TomCat, the whole post was a beauty and well written. I only trimmed as I didn't want to take up that much space. So I kept the LOL, though it all was excellent. 

Peace,
Tom


----------



## TomCat (Aug 31, 2002)

Now that's censorship! :grin:

Peace back.


----------



## inkahauts (Nov 13, 2006)

I see no reason to even consider pulling TDOH. I also see no reason why the confederate flag was still being flown at government facilities. There's a massive difference in the two... I don't recall hearing anyone using the dukes and the flag on its car as a battle cry or symbol of their political and or religious beliefs. The flag hanging on people's houses and in government buildings, that kind of was what was happening.. At least to me....


----------



## James Long (Apr 17, 2003)

_It would be best to stay somewhere near TDOH in posts ... after all, this thread was started in TV Show Talk - not the OT or Watercooler. This place has rules that each poster has agreed to when they joined the site and should keep in mind each time they click the Post button. Some leniency is offered but too many words off topic is not good for the thread or one's ability to post in it._
(Any questions/comments about our forum should be sent by PM ... the topic of the thread is the topic here.)

I have already posted my opinion about the people who created the show ... I do not believe they chose to put that flag on the car as a hate symbol. I do not believe that they were making any political statement at all. It was a reflection of a stereotype for a "good ole boy" ... perhaps that should have been offensive to southern white people. But I do not recall the Dukes doing anything racist on the show. Certainly nothing that would have been racist when filmed.

The toilet blur on the house flipping show was a producer's choice to fit the standards of the channel where the show airs. Someone decided that they did not want to show the content of that bowl on TV - and although everyone poops they made the decision that the image in that bowl was beyond what they wanted to share with their audience. Broadcast TV has government standards to follow ... cable sets their own standards based on how much of their audience they wish to offend. Editing content can be offensive as well as not editing it. It does no channel good to tune out viewers unless their editing choices bring in more viewers than they lose.

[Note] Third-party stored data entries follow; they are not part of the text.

What follows belongs to an exercise in optimizing a design on an open flow for small area, a short achievable clock period and few clock cycles per item; a production flow would make more cautious choices.
Only simulation tests tie the RTL to the original design; equivalence was not proved.

## flow/flow/run.sh

```bash
#!/bin/bash
# Layout flow: the standard ORFS flow, with smaller port buffers and a
# tighter setup target for timing repair. Each make run logs to its own file.
set -euo pipefail
bash standard.sh synth > make_synth.log 2>&1
bash standard.sh \
    BUFFER_PORTS_ARGS="-buffer_cell sky130_fd_sc_hd__buf_1" \
    SETUP_SLACK_MARGIN=4.6 \
    finish > make_finish.log 2>&1
```

## flow/standard.sh

```bash
#!/bin/bash
# synth_recipe.tcl (not shown) runs the flow's synth.tcl, then flattens the netlist and writes it again
# the make line also repeats each setting of config.mk as NAME=value (left out here)
make -C /OpenROAD-flow-scripts/flow DESIGN_CONFIG=/design/flow/config.mk WORK_HOME=/design/flow/orfs CLKGATE_MAP_FILE= SYNTH_SCRIPT=/design/flow/synth_recipe.tcl "${@:-finish}"
```

## flow/config.mk

```make
export PLATFORM = sky130hd
export DESIGN_NAME = sha256_engine
export DESIGN_NICKNAME = sha256_engine
export VERILOG_FILES = /design/flow/design.v
export SDC_FILE = /design/flow/constraint.sdc
export NUM_CORES = 4
export LEC_CHECK = 0
export CAP_MARGIN = 20
export CORE_MARGIN = 2
export CORE_UTILIZATION = 65
export CTS_CLUSTER_DIAMETER = 80
export CTS_CLUSTER_SIZE = 25
export SLEW_MARGIN = 20
```

## flow/constraint.sdc

```tcl
create_clock -name core_clock -period 10.0 [get_ports {clk}]
set_input_delay 2.0000 -clock core_clock [delete_from_list [all_inputs] [get_ports {clk}]]
set_output_delay 2.0000 -clock core_clock [all_outputs]
set_load 0.01 [all_outputs]
```

## flow/design.v

```verilog
module sha256_engine (
    input  wire         clk,
    input  wire         rst,
    input  wire         in_valid,
    output wire         in_ready,
    input  wire         in_first,
    input  wire [511:0] in_block,
    output reg          out_valid,
    output wire [255:0] out_digest
);
    localparam [31:0] IV0 = 32'h6a09e667, IV1 = 32'hbb67ae85,
                      IV2 = 32'h3c6ef372, IV3 = 32'ha54ff53a,
                      IV4 = 32'h510e527f, IV5 = 32'h9b05688c,
                      IV6 = 32'h1f83d9ab, IV7 = 32'h5be0cd19;
    reg         busy;        
    reg         pend;        
    reg         nf;          
    reg         cur_first;   
    reg  [5:0]  t;           
    reg         is62, is63;
    reg  [31:0] r [1:16];    
    reg  [31:0] a, b, c, d, e, f, g, h;
    reg  [31:0] hr [0:7];    
    reg  [31:0] pa, pe;      
    reg  [31:0] kw;          
    assign in_ready   = is62;
    assign out_digest = {hr[3], hr[2], hr[1], hr[0], hr[7], hr[6], hr[5], hr[4]};
    function [31:0] rotr;
        input [31:0] x;
        input integer n;
        rotr = (x >> n) | (x << (32 - n));
    endfunction
    function [31:0] ksadd;
        input [31:0] x, y;
        reg [31:0] gg, pp, g2, p2;
        integer l, j;
        begin
            gg = x & y;
            pp = x ^ y;
            for (l = 1; l < 32; l = l * 2) begin
                g2 = gg; p2 = pp;
                for (j = l; j < 32; j = j + 1) begin
                    g2[j] = gg[j] | (pp[j] & gg[j-l]);
                    p2[j] = pp[j] & pp[j-l];
                end
                gg = g2; pp = p2;
            end
            ksadd = (x ^ y) ^ {gg[30:0], 1'b0};
        end
    endfunction
    function [31:0] bkadd;
        input [31:0] x, y;
        reg [31:0] gg, pp;
        integer l, j;
        begin
            gg = x & y;
            pp = x ^ y;
            for (l = 1; l < 32; l = l * 2)
                for (j = 2*l - 1; j < 32; j = j + 2*l) begin
                    gg[j] = gg[j] | (pp[j] & gg[j-l]);
                    pp[j] = pp[j] & pp[j-l];
                end
            for (l = 8; l >= 1; l = l / 2)
                for (j = 3*l - 1; j < 32; j = j + 2*l) begin
                    gg[j] = gg[j] | (pp[j] & gg[j-l]);
                    pp[j] = pp[j] & pp[j-l];
                end
            bkadd = (x ^ y) ^ {gg[30:0], 1'b0};
        end
    endfunction
    wire [5:0] tk = t + 6'd2;
    reg [31:0] k_n;
    always @(*) begin
        case (tk)
            6'd0:  k_n = 32'h428a2f98; 6'd1:  k_n = 32'h71374491;
            6'd2:  k_n = 32'hb5c0fbcf; 6'd3:  k_n = 32'he9b5dba5;
            6'd4:  k_n = 32'h3956c25b; 6'd5:  k_n = 32'h59f111f1;
            6'd6:  k_n = 32'h923f82a4; 6'd7:  k_n = 32'hab1c5ed5;
            6'd8:  k_n = 32'hd807aa98; 6'd9:  k_n = 32'h12835b01;
            6'd10: k_n = 32'h243185be; 6'd11: k_n = 32'h550c7dc3;
            6'd12: k_n = 32'h72be5d74; 6'd13: k_n = 32'h80deb1fe;
            6'd14: k_n = 32'h9bdc06a7; 6'd15: k_n = 32'hc19bf174;
            6'd16: k_n = 32'he49b69c1; 6'd17: k_n = 32'hefbe4786;
            6'd18: k_n = 32'h0fc19dc6; 6'd19: k_n = 32'h240ca1cc;
            6'd20: k_n = 32'h2de92c6f; 6'd21: k_n = 32'h4a7484aa;
            6'd22: k_n = 32'h5cb0a9dc; 6'd23: k_n = 32'h76f988da;
            6'd24: k_n = 32'h983e5152; 6'd25: k_n = 32'ha831c66d;
            6'd26: k_n = 32'hb00327c8; 6'd27: k_n = 32'hbf597fc7;
            6'd28: k_n = 32'hc6e00bf3; 6'd29: k_n = 32'hd5a79147;
            6'd30: k_n = 32'h06ca6351; 6'd31: k_n = 32'h14292967;
            6'd32: k_n = 32'h27b70a85; 6'd33: k_n = 32'h2e1b2138;
            6'd34: k_n = 32'h4d2c6dfc; 6'd35: k_n = 32'h53380d13;
            6'd36: k_n = 32'h650a7354; 6'd37: k_n = 32'h766a0abb;
            6'd38: k_n = 32'h81c2c92e; 6'd39: k_n = 32'h92722c85;
            6'd40: k_n = 32'ha2bfe8a1; 6'd41: k_n = 32'ha81a664b;
            6'd42: k_n = 32'hc24b8b70; 6'd43: k_n = 32'hc76c51a3;
            6'd44: k_n = 32'hd192e819; 6'd45: k_n = 32'hd6990624;
            6'd46: k_n = 32'hf40e3585; 6'd47: k_n = 32'h106aa070;
            6'd48: k_n = 32'h19a4c116; 6'd49: k_n = 32'h1e376c08;
            6'd50: k_n = 32'h2748774c; 6'd51: k_n = 32'h34b0bcb5;
            6'd52: k_n = 32'h391c0cb3; 6'd53: k_n = 32'h4ed8aa4a;
            6'd54: k_n = 32'h5b9cca4f; 6'd55: k_n = 32'h682e6ff3;
            6'd56: k_n = 32'h748f82ee; 6'd57: k_n = 32'h78a5636f;
            6'd58: k_n = 32'h84c87814; 6'd59: k_n = 32'h8cc70208;
            6'd60: k_n = 32'h90befffa; 6'd61: k_n = 32'ha4506ceb;
            6'd62: k_n = 32'hbef9a3f7; default: k_n = 32'hc67178f2;
        endcase
    end
    wire [31:0] s0_w  = rotr(r[2], 7) ^ rotr(r[2], 18) ^ (r[2] >> 3);
    wire [31:0] s1_w  = rotr(r[15], 17) ^ rotr(r[15], 19) ^ (r[15] >> 10);
    wire [31:0] w1_s  = r[1] ^ s0_w ^ r[10];
    wire [31:0] w1_c  = ((r[1] & s0_w) | (r[1] & r[10]) | (s0_w & r[10])) << 1;
    wire [31:0] w2_s  = w1_s ^ w1_c ^ s1_w;
    wire [31:0] w2_c  = ((w1_s & w1_c) | (w1_s & s1_w) | (w1_c & s1_w)) << 1;
    wire [31:0] w_new = bkadd(w2_s, w2_c);
    reg  [31:0] iv_a, iv_e;
    always @(*) begin
        case (t[1:0])
            2'd1:    begin iv_a = IV3; iv_e = IV7; end
            2'd2:    begin iv_a = IV2; iv_e = IV6; end
            default: begin iv_a = IV1; iv_e = IV5; end
        endcase
    end
    wire        use_iv = cur_first & busy;
    wire [31:0] sum_a = bkadd(use_iv ? iv_a : hr[3], busy ? a : 32'd0);
    wire [31:0] sum_e = bkadd(use_iv ? iv_e : hr[7], busy ? e : 32'd0);
    wire [31:0] bs1 = rotr(e, 6) ^ rotr(e, 11) ^ rotr(e, 25);
    wire [31:0] ch  = (e & f) ^ (~e & g);
    wire [31:0] bs0 = rotr(a, 2) ^ rotr(a, 13) ^ rotr(a, 22);
    wire [31:0] maj = (a & b) | (a & c) | (b & c);
    wire [31:0] s1 = pa ^ ch ^ maj;
    wire [31:0] c1 = ((pa & ch) | (pa & maj) | (ch & maj)) << 1;
    wire [31:0] s2 = bs0 ^ bs1 ^ s1;
    wire [31:0] c2 = ((bs0 & bs1) | (bs0 & s1) | (bs1 & s1)) << 1;
    wire [31:0] s3 = c1 ^ s2 ^ c2;
    wire [31:0] c3 = ((c1 & s2) | (c1 & c2) | (s2 & c2)) << 1;
    wire [31:0] a_new = ksadd(s3, c3);
    wire [31:0] s4 = pe ^ ch ^ bs1;
    wire [31:0] c4 = ((pe & ch) | (pe & bs1) | (ch & bs1)) << 1;
    wire [31:0] e_new = ksadd(s4, c4);
    wire        ld   = is63 & (nf | ~busy);
    wire [31:0] a_n  = ld ? (nf ? IV0 : hr[4]) : a_new;
    wire [31:0] e_n  = ld ? (nf ? IV4 : hr[0]) : e_new;
    wire [31:0] b_n  = is63 ? (nf ? IV1 : sum_a) : a;
    wire [31:0] c_n  = is63 ? (nf ? IV2 : hr[2]) : b;
    wire [31:0] d_n  = is63 ? (nf ? IV3 : hr[1]) : c;
    wire [31:0] f_n  = is63 ? (nf ? IV5 : sum_e) : e;
    wire [31:0] g_n  = is63 ? (nf ? IV6 : hr[6]) : f;
    wire [31:0] h_n  = is63 ? (nf ? IV7 : hr[5]) : g;
    wire [31:0] xa    = is62 ? (cur_first ? IV0 : hr[5]) : 32'd0;
    wire [31:0] xe    = is62 ? (cur_first ? IV4 : hr[1]) : 32'd0;
    wire [31:0] qa_s  = h_n ^ kw ^ xa;
    wire [31:0] qa_c  = ((h_n & kw) | (h_n & xa) | (kw & xa)) << 1;
    wire [31:0] qe_s  = h_n ^ kw ^ d_n;
    wire [31:0] qe_c  = ((h_n & kw) | (h_n & d_n) | (kw & d_n)) << 1;
    wire [31:0] qf_s  = qe_s ^ qe_c ^ xe;
    wire [31:0] qf_c  = ((qe_s & qe_c) | (qe_s & xe) | (qe_c & xe)) << 1;
    wire [31:0] pa_n  = ksadd(qa_s, qa_c);
    wire [31:0] pe_n  = ksadd(qf_s, qf_c);
    wire wr_sum = busy & (t[5:2] == 4'hf) & (t[1:0] != 2'd0);   
    wire wr_ae  = busy & is63;
    wire [31:0] r1_n = in_ready ? in_block[511:480] : r[2];
    wire [31:0] kw_n = ksadd(k_n, r1_n);
    integer i;
    always @(posedge clk) begin
        if (rst) begin
            busy      <= 1'b0;
            pend      <= 1'b0;
            out_valid <= 1'b0;
            t         <= 6'd61;
            is62      <= 1'b0;
            is63      <= 1'b0;
        end else begin
            out_valid <= busy & is63;
            is62      <= (t == 6'd61);
            is63      <= is62;
            t[2:0]    <= t[2:0] + 3'd1;
            if (busy | pend)
                t[5:3] <= t[5:3] + {2'b00, &t[2:0]};
            else
                t[5:3] <= 3'd7;
            if (is62) begin
                pend <= in_valid;
                nf   <= in_first;
            end
            if (is63) begin
                busy      <= pend;
                pend      <= 1'b0;
                cur_first <= nf;
            end
        end
        for (i = 1; i < 16; i = i + 1)
            r[i] <= in_ready ? in_block[511-32*(i-1) -: 32] : r[i+1];
        r[16] <= in_ready ? in_block[31:0] : w_new;
        kw   <= kw_n;
        pa   <= pa_n;
        pe   <= pe_n;
        a <= a_n; b <= b_n; c <= c_n; d <= d_n;
        e <= e_n; f <= f_n; g <= g_n; h <= h_n;
        hr[0] <= hr[1];
        hr[1] <= hr[2];
        hr[2] <= wr_sum ? sum_a : hr[3];
        hr[3] <= wr_ae ? a_new : hr[4];
        hr[4] <= hr[5];
        hr[5] <= hr[6];
        hr[6] <= wr_sum ? sum_e : hr[7];
        hr[7] <= wr_ae ? e_new : hr[0];
    end
endmodule
```

==> run notes, run 1 <==
Synth:
- sky130_fd_sc_hd__dfxtp_1 takes more of the synthesized area than any other cell.
- The most used flip-flop cell after synthesis is sky130_fd_sc_hd__dfxtp_1.
- Of all flip-flops after synthesis, the portion carrying an async set or reset was 0%.
- The fraction of synthesized cell area taken by the top area cell type is 36.71%.
- Synthesis produced a netlist with a net count of 7082.
- The average cell area after synthesis is 9.730 um^2.
- After synthesis, flip-flops and latches occupy 36.81% of the total area.
- The number of synthesized register bits is 1069.
- Sorting the synthesized cells by area gives the leading types as sky130_fd_sc_hd__dfxtp_1, sky130_fd_sc_hd__fa_1, sky130_fd_sc_hd__mux2_2, sky130_fd_sc_hd__ha_1, sky130_fd_sc_hd__inv_1.
- The total number of yosys warnings is 3.
- The total standard cell area after synthesis is 58190 um^2.
- The count of different cell masters after synthesis is 101.
- In this run, synthesis inferred 2 flip-flops with an integrated enable.
- Synthesis handed over a netlist of 5980 instances.

Cells and area:
- The area growth from synthesis to final layout is 9.827%.
- The final layout contains between 7000 and 8000 nets.
- The share of layout cells above drive strength 1 is 11.29%.

Min path:
- The start point of the worst hold path is hr[2][20]$_DFF_P_.
- The class of the worst hold path is reg2reg.

Global routing:
- The final global-route overflow total is 0.
- The number of global-route vias before repair is 47970.
- For this run, the total global-route usage over all layers was measured as 48.27%.
- The first global-routing pass estimated 318000 um of wire.
- The initial antenna violation count is 40.
- Entering global routing, the biggest net connects 210 pins.

Detailed routing:
- The total number of vias is 48790.
- The number of vias per cell after detailed routing is 6.286.
- In this run, the number of DRC markers left after iteration 0 of detailed routing was 6141.
- The length of the first detailed-routing pass in iterations is 6.
- The aggregate routed wire length is 227600 um.
- After detailed routing, the number of remaining DRC violations is 0.
- After detailed routing, the average wire length per cell comes to just under 30 um.
- The remaining antenna violation count is 0.

CTS:
- The insertion delay to the later sink of the worst-skew pair is 0.76 ns.
- The number of hold-repair buffers added at the cts stage is 0.
- In this run, CTS created clock tree buffers numbering 53.
- The maximum count of clock buffers along a single path is 3.
- The count of clock tree sinks is 1069.
- The maximum level of the CTS H-tree is 2.
- The clock transition at the register clock pins on the worst setup and hold paths after CTS is 0.11 ns.
- Clock tree synthesis selected as its root buffer the cell sky130_fd_sc_hd__clkbuf_16.
- TritonCTS built the clock tree.

Worst setup path:
- The family of cells with the greatest summed delay on the critical path is compound AO/OA/AOI/OAI gates.
- Together, buffers and inverters on the worst path number 1.
- The largest fanout of any net on the critical path is 8.
- The worst setup path is captured at a flip-flop.
- On the worst path, the slowest cell contributes a delay of 0.78 ns.
- The category of the critical setup timing path is reg2reg.
- The signal on the critical path passes through xor2_1, xnor2_1, fa_1, fa_1, inv_1, ha_1, o21a_1, a21oi_1, a31oi_4, a221oi_4, o21ai_2, xor2_1, mux2_2.
- The data required time of the critical path is ~11 ns.
- The critical register-to-register path startpoint is e[31]$_DFF_P_.
- In this run the worst setup path begins at e[31]$_DFF_P_.
- The largest individual stage delay along the critical path comes from the cell sky130_fd_sc_hd__dfxtp_1.
- STA classifies the critical path startpoint as a flip-flop.
- The worst endpoint data arrival time is 5.94 ns.

Timing:
- Setup repair after global routing could not meet its margin everywhere.
- The worst setup margin is 4.711 ns.
- The worst clock skew on the final layout is just over 0.07 ns.
- The transition time at the pin with the least slew margin is roughly 1.3 ns.
- The headroom to the max-slew limit is 11.79%.
- The summed negative setup slack over all endpoints is 0 ns.
- The number of hold violations in the final report was 0.
- Based on the critical path, the design can be clocked at up to 189.1 MHz.
- The worst hold margin is 0.3760 ns.
- The worst path needs 5.289 ns of the cycle, external delays included.
- The final number of max-transition violations is 0.
- The total setup violations reported at the end of the flow is 0.
- The final cycle utilization of the critical path is 52.89%.

Die:
- The die footprint is ~92000 um^2.
- The standard-cell row count is 109.
- During I/O placement, the number of pins put on the boundary was 774.
- The area of the core is 88510 um^2.
- Measured along the y axis, the die boundary spans 303.2 um.
- In this run the horizontal extent of the chip is 303.2 um.
- Once the floorplan was initialized, standard cells occupied 65.74% of the core.

Placement:
- The HPWL after detailed placement is 176900 um.
- The congestion estimate from routability-driven global placement came to between 1 and 1.5.
- At the placement stage, the worst setup path has a slack of 4.107 ns.
- Buffers placed on the I/O ports in this run total 773.

Job:
- The max capacitance violation total is 0.

Run status:
- The run finished with no timing, DRC or antenna violations.
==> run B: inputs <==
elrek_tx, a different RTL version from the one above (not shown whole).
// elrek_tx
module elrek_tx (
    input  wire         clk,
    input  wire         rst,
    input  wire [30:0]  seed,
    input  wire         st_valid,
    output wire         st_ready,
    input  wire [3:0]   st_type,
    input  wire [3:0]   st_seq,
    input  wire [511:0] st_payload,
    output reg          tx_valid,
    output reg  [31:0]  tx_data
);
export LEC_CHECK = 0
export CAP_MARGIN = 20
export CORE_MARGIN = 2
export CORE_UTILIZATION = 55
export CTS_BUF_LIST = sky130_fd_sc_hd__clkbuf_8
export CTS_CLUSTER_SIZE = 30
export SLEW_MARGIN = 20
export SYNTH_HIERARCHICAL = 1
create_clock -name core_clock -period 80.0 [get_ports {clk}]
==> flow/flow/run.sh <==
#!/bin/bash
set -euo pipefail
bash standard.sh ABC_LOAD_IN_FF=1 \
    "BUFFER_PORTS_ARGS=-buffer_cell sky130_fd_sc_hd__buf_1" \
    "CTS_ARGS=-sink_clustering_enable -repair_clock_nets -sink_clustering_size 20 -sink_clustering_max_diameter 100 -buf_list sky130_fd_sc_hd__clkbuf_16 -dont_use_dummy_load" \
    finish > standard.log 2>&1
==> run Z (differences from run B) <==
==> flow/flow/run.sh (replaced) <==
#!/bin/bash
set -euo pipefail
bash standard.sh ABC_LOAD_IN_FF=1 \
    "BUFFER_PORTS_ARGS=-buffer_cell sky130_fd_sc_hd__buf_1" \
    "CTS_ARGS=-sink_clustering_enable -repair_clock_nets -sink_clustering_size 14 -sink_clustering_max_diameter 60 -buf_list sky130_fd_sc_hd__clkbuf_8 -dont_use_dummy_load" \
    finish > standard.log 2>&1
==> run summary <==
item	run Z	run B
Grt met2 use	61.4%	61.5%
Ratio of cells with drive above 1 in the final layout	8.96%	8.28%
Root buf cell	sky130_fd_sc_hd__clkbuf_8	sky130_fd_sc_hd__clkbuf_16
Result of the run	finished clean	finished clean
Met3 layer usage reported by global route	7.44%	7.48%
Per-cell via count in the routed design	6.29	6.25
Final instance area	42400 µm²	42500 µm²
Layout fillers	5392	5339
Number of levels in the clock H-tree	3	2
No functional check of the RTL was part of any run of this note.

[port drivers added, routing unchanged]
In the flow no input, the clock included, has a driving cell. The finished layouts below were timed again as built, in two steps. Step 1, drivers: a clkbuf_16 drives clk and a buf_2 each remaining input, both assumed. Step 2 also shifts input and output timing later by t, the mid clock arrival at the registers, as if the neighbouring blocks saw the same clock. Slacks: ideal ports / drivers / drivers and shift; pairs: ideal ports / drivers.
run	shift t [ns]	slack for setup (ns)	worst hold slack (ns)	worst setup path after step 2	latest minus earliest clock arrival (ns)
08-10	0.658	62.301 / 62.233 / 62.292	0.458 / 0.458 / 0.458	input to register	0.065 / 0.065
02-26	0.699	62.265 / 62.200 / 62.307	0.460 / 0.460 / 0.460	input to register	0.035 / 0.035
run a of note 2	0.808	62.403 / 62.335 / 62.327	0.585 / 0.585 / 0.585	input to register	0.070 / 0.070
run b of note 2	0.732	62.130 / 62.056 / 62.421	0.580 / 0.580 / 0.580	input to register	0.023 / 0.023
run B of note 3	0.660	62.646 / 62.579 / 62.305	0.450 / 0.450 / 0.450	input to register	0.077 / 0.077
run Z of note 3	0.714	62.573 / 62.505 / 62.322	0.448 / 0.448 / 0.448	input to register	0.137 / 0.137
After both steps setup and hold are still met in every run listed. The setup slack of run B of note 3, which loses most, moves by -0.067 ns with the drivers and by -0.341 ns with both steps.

At the moment the flag on the General Lee's roof is a touchy subject. TVLand has decided that there is other programming that can be shown to get people to watch their abundant commercials - and the cost of offending people by showing TDOH is higher than the cost of offending people by dropping the program. Warner Brothers has made the same decision with licensing replicas of the car. A simple economic decision.


----------



## phrelin (Jan 18, 2007)

All I know is that at Amazon while you can still buy some seasons of "The Dukes of Hazard" on DVD, the DVD 7-Pack complete series is "Temporarily out of stock. Order now and we'll deliver when available." I have to wonder how much money that car roof earned Warner Home Video in the past few weeks.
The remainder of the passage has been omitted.